As I had mentioned before, the drive slot sliders are individual rails. Personally, I love these things – they keep the overall tone of simplicity within the case and don’t get in the way of good airflow by otherwise requiring you to keep empty drive rails sitting in the HDD bay slots. Plenty of screws are also included, along with some zip ties and a rather brief manual. Few of you tend to open manuals when you get a new chassis, but I think it’s worth mentioning that this one isn’t going to help you out too much unless you are attempting to learn a new language. It merely mentions features, but not really how to use them.
As I started filling up the chassis with my hardware, I realized I still hadn’t provided you all with a shot of that fan power connector in the back of the case. The top 200 mm fan and rear 120 mm fan are plugged in here by default. You must remember, though, to connect a Molex plug from your PSU to power this before you attempt to start up your rig – or you will be untying cables to get a Molex plug to reach up there. The location of this is a bit odd and causes the included 120 mm fan to have a rather short cable, so don’t be expecting to use this fan anywhere else in the case. Unfortunately, the location of the connector puts quite a damper when mounting my radiator and fans for water cooling – I’ll explain this more once we get the rest of the hardware in.
Alright so the build is complete, and it looks pretty sexy; no cables hanging out and nicely open for the best airflow the case can offer. While putting my SSD in place here, I felt like it should have gone back a bit further than it did, as it appeared to be in the way of the side panel. In reality, it really wasn’t in the way – what you see is as far back as it would go. I would recommend connecting your power and SATA connectors prior to pushing in your SSD if you have one. If you don’t pre-wire them, you’re going to need some pretty small hands. For me, it wasn’t an issue – then again, my hands are rather petite.
I promised I’d come back to the I/O connector cables. For a rather clean looking setup, I routed these carefully through the top grommet hole and back out the bottom hole. As a whole, I’m rather pleased with cable management and oddly enough, it looks better than my results with a lot of chassis wiring that I’ve had to spend hours on. The back side had clean cable management as well. The only cluster ended up being formed by the three SATA connectors to my drives – well hidden behind the panel, though, it didn’t matter too much. The only annoying thing I found was the usual difficulty of running the 8-pin power connector to the top of the motherboard. It seems like this and the Molex connector might get in the way of that back panel fan. I would think that Antec would have considered this before placing the fan connector where they did – perhaps it’ll be moved somewhere more reasonable in the next revision.

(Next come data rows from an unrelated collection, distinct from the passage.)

This design comes from an exercise in tuning for small area on the open sky130 flow, not from production work.
The RTL was checked by simulation tests, not by an equivalence proof against the original design.
Power figures rest on the tool's default switching activity, not on a simulated workload.

## run A
Design sha_spi_host, start of the top module:
module sha_spi_host #(
  parameter int unsigned CLK_DIV        = 2,
  parameter int unsigned TIMEOUT_CYCLES = 65535
) (
  input  logic         clk,
  input  logic         reset_n,
  input  logic         start,
  input  logic [511:0] message,
  output logic         busy,
  output logic [255:0] hash,
  output logic         hash_valid,
  output logic         timeout,
  output logic         sck,
  output logic         sdi,
  input  logic         sdo,
  output logic         block_load,
  output logic         message_load,
  input  logic         done,
  output logic [2:0]   fsm_state
);
  localparam logic [1:0] M_IDLE = 2'd0, M_TX = 2'd1, M_WAIT = 2'd2, M_RX = 2'd3;
  localparam logic [15:0] TX_BASE = 16'hF800;
  localparam logic [15:0] RX_BASE = 16'hFC00;
  localparam logic [15:0] TO_LAST = 16'(TIMEOUT_CYCLES - 1);
  logic [1:0]   mode;
  logic [15:0]  cnt;
  logic [511:0] tx_sr;
  logic         done_s1, done_s2;
  logic is_idle, is_tx, is_wait, is_rx;
  logic accept, tx_shift, rx_shift, shift, hold, cnt_end, go_rx, expire;
  logic [511:0] shift_in;
  assign is_idle = (mode == M_IDLE);
  assign is_tx   = (mode == M_TX);
  assign is_wait = (mode == M_WAIT);
  ...
Size in the first run: about 780 I/O pins, about 0.019 mm² of cells after synthesis.
==> flow/config.mk <==
export PLATFORM = sky130hd
export DESIGN_NAME = sha_spi_host
export DESIGN_NICKNAME = sha_spi_host
export VERILOG_FILES = /design/flow/design.v
export SDC_FILE = /design/flow/constraint.sdc
export NUM_CORES = 4
export LEC_CHECK = 0
export ABC_AREA = 1
export CAP_MARGIN = 20
export CORE_MARGIN = 2
export CORE_UTILIZATION = 30
export SLEW_MARGIN = 20
==> flow/constraint.sdc <==
create_clock -name core_clock -period 5.0 [get_ports {clk}]
set_input_delay 1.0000 -clock core_clock [delete_from_list [all_inputs] [get_ports {clk}]]
set_output_delay 1.0000 -clock core_clock [all_outputs]
set_load 0.01 [all_outputs]
standard.sh (not shown) runs the stock make flow with config.mk's settings and CLKGATE_MAP_FILE= SYNTH_SCRIPT=/design/flow/synth_recipe.tcl, a recipe that flattens the netlist after the stock synthesis.
==> flow/flow/run.sh <==
#!/bin/bash
# Standard ORFS layout with four changes that only affect how the layout is built:
#  - the port buffers are the smallest buffer (buf_1) instead of buffer_ports' default cell;
#  - before floorplanning, the combinational logic is remapped for area (flow/restructure.tcl);
#  - the floorplan step removes buffers instead of resizing (REMOVE_ABC_BUFFERS);
#  - clock tree synthesis uses larger sink clusters and no dummy loads.
set -euo pipefail
HERE=$(cd "$(dirname "$0")" && pwd)
export BUFFER_PORTS_ARGS="-buffer_cell sky130_fd_sc_hd__buf_1"
export REMOVE_ABC_BUFFERS=1
export PRE_FLOORPLAN_TCL="$HERE/restructure.tcl"
export CTS_ARGS="-sink_clustering_enable -repair_clock_nets -dont_use_dummy_load -sink_clustering_size 8 -sink_clustering_max_diameter 40 -buf_list sky130_fd_sc_hd__clkbuf_4"
bash standard.sh > flow_make.log 2>&1
==> flow/flow/restructure.tcl <==
# Pre-floorplan hook: remap the synthesized combinational logic for area with OpenROAD's
# restructure (ABC). Registers are untouched.
set_dont_use $::env(DONT_USE_CELLS)
file mkdir $::env(OBJECTS_DIR)/rmp
restructure -target area -liberty_file [lindex $::env(LIB_FILES) 0] \
  -tielo_port sky130_fd_sc_hd__conb_1/LO -tiehi_port sky130_fd_sc_hd__conb_1/HI \
  -work_dir $::env(OBJECTS_DIR)/rmp -abc_logfile $::env(OBJECTS_DIR)/rmp/abc.log
report_design_area
Both conditions hold for run A: the flow ran to the end and the final layout passed the timing, design-rule and antenna checks.
Source: an optimization exercise on an open RTL-to-GDS flow (aim: small area, a short achievable clock period and few clock cycles). Production flows keep margins and buffers that such runs may drop.
In this exercise RTL edits were held to simulation tests only and were not proved equivalent to the original.

File: design/flow/design.v
package nrisc_pkg;
	localparam int DATA_W    = 16;
	localparam int ADDR_W    = 8;
	localparam int MEM_DEPTH = 256;
	localparam int REG_IDX_W = 4;
	typedef logic [DATA_W-1:0]    data_t;
	typedef logic [ADDR_W-1:0]    addr_t;
	typedef logic [REG_IDX_W-1:0] reg_idx_t;
	typedef struct packed {
		logic [3:0] opcode;
		reg_idx_t   rd;
		reg_idx_t   rf1;
		reg_idx_t   rf2;
	} instr_t;
	localparam logic [3:0] OP_SYS   = 4'h0;
	localparam logic [3:0] OP_LW    = 4'h1;
	localparam logic [3:0] OP_SW    = 4'h2;
	localparam logic [3:0] OP_LI    = 4'h3;
	localparam logic [3:0] OP_JMP   = 4'h4;
	localparam logic [3:0] OP_JZ    = 4'h5;
	localparam logic [3:0] OP_JC    = 4'h6;
	localparam logic [3:0] OP_ADD   = 4'h8;
	localparam logic [3:0] OP_SUB   = 4'h9;
	localparam logic [3:0] OP_AND   = 4'ha;
	localparam logic [3:0] OP_OR    = 4'hb;
	localparam logic [3:0] OP_XOR   = 4'hc;
	localparam logic [3:0] OP_SHR   = 4'hd;
	localparam logic [3:0] OP_SHL   = 4'he;
	localparam logic [3:0] OP_UNARY = 4'hf;
	localparam logic [3:0] SYS_HALT = 4'h1;  
	localparam logic [3:0] UN_NOT   = 4'h0;  
	localparam logic [3:0] UN_INC   = 4'h2;
	localparam logic [3:0] UN_DEC   = 4'h3;
	typedef enum logic [2:0] {
		ALU_ADD, ALU_SUB, ALU_AND, ALU_OR, ALU_XOR, ALU_SHR, ALU_SHL, ALU_NOT
	} alu_op_e;
	typedef struct packed {
		logic zero;
		logic carry;
	} alu_flags_t;
	typedef struct packed {
		logic  valid;
		logic  write;
		addr_t addr;
		data_t wdata;
	} mem_req_t;
endpackage
`timescale 1ns/10ps
module nrisc_alu (
	input  logic [3:0]            op,
	input  logic [3:0]            sel,   
	input  nrisc_pkg::data_t      alu_a,
	input  nrisc_pkg::data_t      alu_b,
	output nrisc_pkg::data_t      alu_result,
	output nrisc_pkg::alu_flags_t alu_flags
);
	logic                sub;
	nrisc_pkg::data_t    b_in;
	logic [16:0]         sum;
	logic                arith;
	assign arith = op == 4'h8 || op == 4'h9 || op == 4'hf;
	assign sub   = op == 4'h9 || (op == 4'hf && sel[0]);
	assign b_in  = (op == 4'hf) ? 16'h0001 : alu_b;
	assign sum   = {1'b0, alu_a} + {1'b0, b_in ^ {16{sub}}} + {16'h0, sub};
	always_comb begin
		case (op)
			4'ha:    alu_result = alu_a & alu_b;
			4'hb:    alu_result = alu_a | alu_b;
			4'hc:    alu_result = alu_a ^ alu_b;
			4'hd:    alu_result = {1'b0, alu_a[15:1]};
			4'he:    alu_result = {alu_a[14:0], 1'b0};
			4'hf:    alu_result = (sel[1]) ? sum[15:0] : ~alu_a;
			default: alu_result = sum[15:0];
		endcase
		case (op)
			4'hd:    alu_flags.carry = alu_a[0];
			4'he:    alu_flags.carry = alu_a[15];
			4'ha, 4'hb, 4'hc: alu_flags.carry = 1'b0;
			4'hf:    alu_flags.carry = sel[1] & (sum[16] ^ sub);
			default: alu_flags.carry = sum[16] ^ sub;
		endcase
	end
	assign alu_flags.zero = alu_result == '0;
endmodule
`timescale 1ns/10ps
module reg_file (
	input  logic                clk,
	input  logic                rst_n,
	input  nrisc_pkg::reg_idx_t rf1_idx,
	input  nrisc_pkg::reg_idx_t rf2_idx,
	output nrisc_pkg::data_t    rf1_data,
	output nrisc_pkg::data_t    rf2_data,
	input  logic                wr_en,
	input  nrisc_pkg::reg_idx_t wr_idx,
	input  nrisc_pkg::data_t    wr_data
);
	nrisc_pkg::data_t regs [2**nrisc_pkg::REG_IDX_W];
	assign rf1_data = regs[rf1_idx];
	assign rf2_data = regs[rf2_idx];
	always_ff @(posedge clk or negedge rst_n) begin
		if (!rst_n) begin
			for (int i = 0; i < 2**nrisc_pkg::REG_IDX_W; i++)
				regs[i] <= '0;
		end else if (wr_en) begin
			regs[wr_idx] <= wr_data;
		end
	end
endmodule
`timescale 1ns/10ps
module unified_mem (
	input  logic                clk,
	input  logic                we,
	input  nrisc_pkg::addr_t    waddr,
	input  nrisc_pkg::data_t    wdata,
	input  nrisc_pkg::addr_t    raddr,
	output nrisc_pkg::data_t    rdata
);
	nrisc_pkg::data_t mem [nrisc_pkg::MEM_DEPTH];
	always_ff @(posedge clk) begin
		if (we)
			mem[waddr] <= wdata;
	end
	assign rdata = mem[raddr];
endmodule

Wired up and running, you can see the issues of that Molex cable powering the fans in the back. Unless you have some magical low-profile Molex connectors, your typical fan/radiator setup will not really fit. Mounting my modified ECO ALC to the rear, I was not able tighten down the screws all the way, which is why the fans seems a little crooked – it’s because they are. They are fixed well enough though, and won’t be falling off or going anywhere any time soon. It was just a little frustrating to get set up, so I worry about how the actual ECO ALC, Corsair H80/H70, and other all-in-one water cooling setups will work with such odd tolerances. I can only hope they would fit alongside the Molex connectors, but I suppose you could always reroute the top fan connector somewhere else if you can’t make use of that little PCB.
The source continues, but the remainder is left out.